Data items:
BEGIN

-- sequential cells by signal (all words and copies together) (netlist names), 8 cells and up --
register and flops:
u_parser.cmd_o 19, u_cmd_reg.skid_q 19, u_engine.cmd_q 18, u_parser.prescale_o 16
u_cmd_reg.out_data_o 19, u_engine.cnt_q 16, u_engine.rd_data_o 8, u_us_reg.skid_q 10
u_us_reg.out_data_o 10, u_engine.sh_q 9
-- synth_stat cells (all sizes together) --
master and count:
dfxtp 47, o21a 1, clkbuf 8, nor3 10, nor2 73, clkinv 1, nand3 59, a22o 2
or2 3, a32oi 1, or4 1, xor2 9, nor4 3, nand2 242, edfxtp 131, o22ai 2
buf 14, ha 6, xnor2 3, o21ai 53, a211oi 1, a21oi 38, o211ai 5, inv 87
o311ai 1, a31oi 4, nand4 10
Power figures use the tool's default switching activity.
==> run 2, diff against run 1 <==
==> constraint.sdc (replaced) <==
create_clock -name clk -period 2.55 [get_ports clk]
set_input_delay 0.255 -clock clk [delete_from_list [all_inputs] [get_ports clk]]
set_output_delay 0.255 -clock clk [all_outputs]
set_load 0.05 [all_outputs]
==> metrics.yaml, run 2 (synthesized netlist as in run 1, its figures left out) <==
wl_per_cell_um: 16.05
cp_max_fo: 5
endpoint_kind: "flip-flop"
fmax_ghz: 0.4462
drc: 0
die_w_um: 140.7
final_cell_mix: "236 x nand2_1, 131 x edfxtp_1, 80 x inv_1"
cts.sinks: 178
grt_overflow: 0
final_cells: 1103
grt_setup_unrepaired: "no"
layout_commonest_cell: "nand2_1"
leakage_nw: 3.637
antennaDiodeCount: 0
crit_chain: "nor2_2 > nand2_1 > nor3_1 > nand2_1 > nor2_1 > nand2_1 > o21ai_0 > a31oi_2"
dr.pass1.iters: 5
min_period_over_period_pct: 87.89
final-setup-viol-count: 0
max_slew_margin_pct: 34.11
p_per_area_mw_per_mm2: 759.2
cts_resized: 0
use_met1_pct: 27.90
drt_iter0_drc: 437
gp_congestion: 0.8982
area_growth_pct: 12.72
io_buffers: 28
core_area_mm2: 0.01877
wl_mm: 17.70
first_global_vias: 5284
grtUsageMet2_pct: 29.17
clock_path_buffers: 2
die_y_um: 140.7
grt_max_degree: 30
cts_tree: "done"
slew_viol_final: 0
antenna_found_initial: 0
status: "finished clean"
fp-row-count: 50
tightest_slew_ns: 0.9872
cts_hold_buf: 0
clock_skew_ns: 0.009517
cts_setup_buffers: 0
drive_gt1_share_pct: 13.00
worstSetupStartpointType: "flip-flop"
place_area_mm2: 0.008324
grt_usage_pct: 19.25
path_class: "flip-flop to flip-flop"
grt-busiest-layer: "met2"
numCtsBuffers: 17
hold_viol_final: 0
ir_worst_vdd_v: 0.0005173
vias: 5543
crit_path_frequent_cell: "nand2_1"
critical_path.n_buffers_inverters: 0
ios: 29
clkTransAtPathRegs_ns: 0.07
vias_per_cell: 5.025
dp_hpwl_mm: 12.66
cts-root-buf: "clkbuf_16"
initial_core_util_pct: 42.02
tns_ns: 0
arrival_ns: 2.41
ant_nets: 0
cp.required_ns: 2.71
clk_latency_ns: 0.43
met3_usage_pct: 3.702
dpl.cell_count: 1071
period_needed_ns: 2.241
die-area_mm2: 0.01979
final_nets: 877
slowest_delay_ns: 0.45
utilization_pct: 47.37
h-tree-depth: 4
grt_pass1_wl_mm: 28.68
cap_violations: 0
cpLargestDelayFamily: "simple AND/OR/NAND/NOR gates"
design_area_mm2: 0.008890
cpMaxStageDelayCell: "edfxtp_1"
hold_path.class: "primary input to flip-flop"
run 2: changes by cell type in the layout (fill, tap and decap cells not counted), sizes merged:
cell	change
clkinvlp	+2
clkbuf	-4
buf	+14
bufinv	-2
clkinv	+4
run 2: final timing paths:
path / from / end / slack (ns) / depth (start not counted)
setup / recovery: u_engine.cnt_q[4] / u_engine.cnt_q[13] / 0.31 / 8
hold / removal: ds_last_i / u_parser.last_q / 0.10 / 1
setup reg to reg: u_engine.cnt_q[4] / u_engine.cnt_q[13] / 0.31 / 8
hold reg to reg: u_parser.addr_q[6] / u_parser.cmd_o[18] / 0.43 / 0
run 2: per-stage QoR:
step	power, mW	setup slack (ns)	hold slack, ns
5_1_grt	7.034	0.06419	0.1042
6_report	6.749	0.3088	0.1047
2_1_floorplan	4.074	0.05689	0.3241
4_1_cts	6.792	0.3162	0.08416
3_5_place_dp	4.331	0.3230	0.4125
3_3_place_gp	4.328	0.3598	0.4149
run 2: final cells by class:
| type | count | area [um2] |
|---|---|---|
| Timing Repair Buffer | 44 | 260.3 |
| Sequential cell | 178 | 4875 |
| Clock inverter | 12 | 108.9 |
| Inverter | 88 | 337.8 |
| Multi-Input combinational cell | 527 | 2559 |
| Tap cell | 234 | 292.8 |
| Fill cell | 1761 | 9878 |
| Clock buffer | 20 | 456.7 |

END

- [EXERCISE REQUIREMENTS]
Output each entry exactly. Leave none out.

- [RESPONSE BOX]
-- sequential cells by signal (all words and copies together) (netlist names), 8 cells and up --
register and flops:
u_parser.cmd_o 19, u_cmd_reg.skid_q 19, u_engine.cmd_q 18, u_parser.prescale_o 16
u_cmd_reg.out_data_o 19, u_engine.cnt_q 16, u_engine.rd_data_o 8, u_us_reg.skid_q 10
u_us_reg.out_data_o 10, u_engine.sh_q 9
-- synth_stat cells (all sizes together) --
master and count:
dfxtp 47, o21a 1, clkbuf 8, nor3 10, nor2 73, clkinv 1, nand3 59, a22o 2
or2 3, a32oi 1, or4 1, xor2 9, nor4 3, nand2 242, edfxtp 131, o22ai 2
buf 14, ha 6, xnor2 3, o21ai 53, a211oi 1, a21oi 38, o211ai 5, inv 87
o311ai 1, a31oi 4, nand4 10
Power figures use the tool's default switching activity.
==> run 2, diff against run 1 <==
==> constraint.sdc (replaced) <==
create_clock -name clk -period 2.55 [get_ports clk]
set_input_delay 0.255 -clock clk [delete_from_list [all_inputs] [get_ports clk]]
set_output_delay 0.255 -clock clk [all_outputs]
set_load 0.05 [all_outputs]
==> metrics.yaml, run 2 (synthesized netlist as in run 1, its figures left out) <==
wl_per_cell_um: 16.05
cp_max_fo: 5
endpoint_kind: "flip-flop"
fmax_ghz: 0.4462
drc: 0
die_w_um: 140.7
final_cell_mix: "236 x nand2_1, 131 x edfxtp_1, 80 x inv_1"
cts.sinks: 178
grt_overflow: 0
final_cells: 1103
grt_setup_unrepaired: "no"
layout_commonest_cell: "nand2_1"
leakage_nw: 3.637
antennaDiodeCount: 0
crit_chain: "nor2_2 > nand2_1 > nor3_1 > nand2_1 > nor2_1 > nand2_1 > o21ai_0 > a31oi_2"
dr.pass1.iters: 5
min_period_over_period_pct: 87.89
final-setup-viol-count: 0
max_slew_margin_pct: 34.11
p_per_area_mw_per_mm2: 759.2
cts_resized: 0
use_met1_pct: 27.90
drt_iter0_drc: 437
gp_congestion: 0.8982
area_growth_pct: 12.72
io_buffers: 28
core_area_mm2: 0.01877
wl_mm: 17.70
first_global_vias: 5284
grtUsageMet2_pct: 29.17
clock_path_buffers: 2
die_y_um: 140.7
grt_max_degree: 30
cts_tree: "done"
slew_viol_final: 0
antenna_found_initial: 0
status: "finished clean"
fp-row-count: 50
tightest_slew_ns: 0.9872
cts_hold_buf: 0
clock_skew_ns: 0.009517
cts_setup_buffers: 0
drive_gt1_share_pct: 13.00
worstSetupStartpointType: "flip-flop"
place_area_mm2: 0.008324
grt_usage_pct: 19.25
path_class: "flip-flop to flip-flop"
grt-busiest-layer: "met2"
numCtsBuffers: 17
hold_viol_final: 0
ir_worst_vdd_v: 0.0005173
vias: 5543
crit_path_frequent_cell: "nand2_1"
critical_path.n_buffers_inverters: 0
ios: 29
clkTransAtPathRegs_ns: 0.07
vias_per_cell: 5.025
dp_hpwl_mm: 12.66
cts-root-buf: "clkbuf_16"
initial_core_util_pct: 42.02
tns_ns: 0
arrival_ns: 2.41
ant_nets: 0
cp.required_ns: 2.71
clk_latency_ns: 0.43
met3_usage_pct: 3.702
dpl.cell_count: 1071
period_needed_ns: 2.241
die-area_mm2: 0.01979
final_nets: 877
slowest_delay_ns: 0.45
utilization_pct: 47.37
h-tree-depth: 4
grt_pass1_wl_mm: 28.68
cap_violations: 0
cpLargestDelayFamily: "simple AND/OR/NAND/NOR gates"
design_area_mm2: 0.008890
cpMaxStageDelayCell: "edfxtp_1"
hold_path.class: "primary input to flip-flop"
run 2: changes by cell type in the layout (fill, tap and decap cells not counted), sizes merged:
cell	change
clkinvlp	+2
clkbuf	-4
buf	+14
bufinv	-2
clkinv	+4
run 2: final timing paths:
path / from / end / slack (ns) / depth (start not counted)
setup / recovery: u_engine.cnt_q[4] / u_engine.cnt_q[13] / 0.31 / 8
hold / removal: ds_last_i / u_parser.last_q / 0.10 / 1
setup reg to reg: u_engine.cnt_q[4] / u_engine.cnt_q[13] / 0.31 / 8
hold reg to reg: u_parser.addr_q[6] / u_parser.cmd_o[18] / 0.43 / 0
run 2: per-stage QoR:
step	power, mW	setup slack (ns)	hold slack, ns
5_1_grt	7.034	0.06419	0.1042
6_report	6.749	0.3088	0.1047
2_1_floorplan	4.074	0.05689	0.3241
4_1_cts	6.792	0.3162	0.08416
3_5_place_dp	4.331	0.3230	0.4125
3_3_place_gp	4.328	0.3598	0.4149
run 2: final cells by class:
| type | count | area [um2] |
|---|---|---|
| Timing Repair Buffer | 44 | 260.3 |
| Sequential cell | 178 | 4875 |
| Clock inverter | 12 | 108.9 |
| Inverter | 88 | 337.8 |
| Multi-Input combinational cell | 527 | 2559 |
| Tap cell | 234 | 292.8 |
| Fill cell | 1761 | 9878 |
| Clock buffer | 20 | 456.7 |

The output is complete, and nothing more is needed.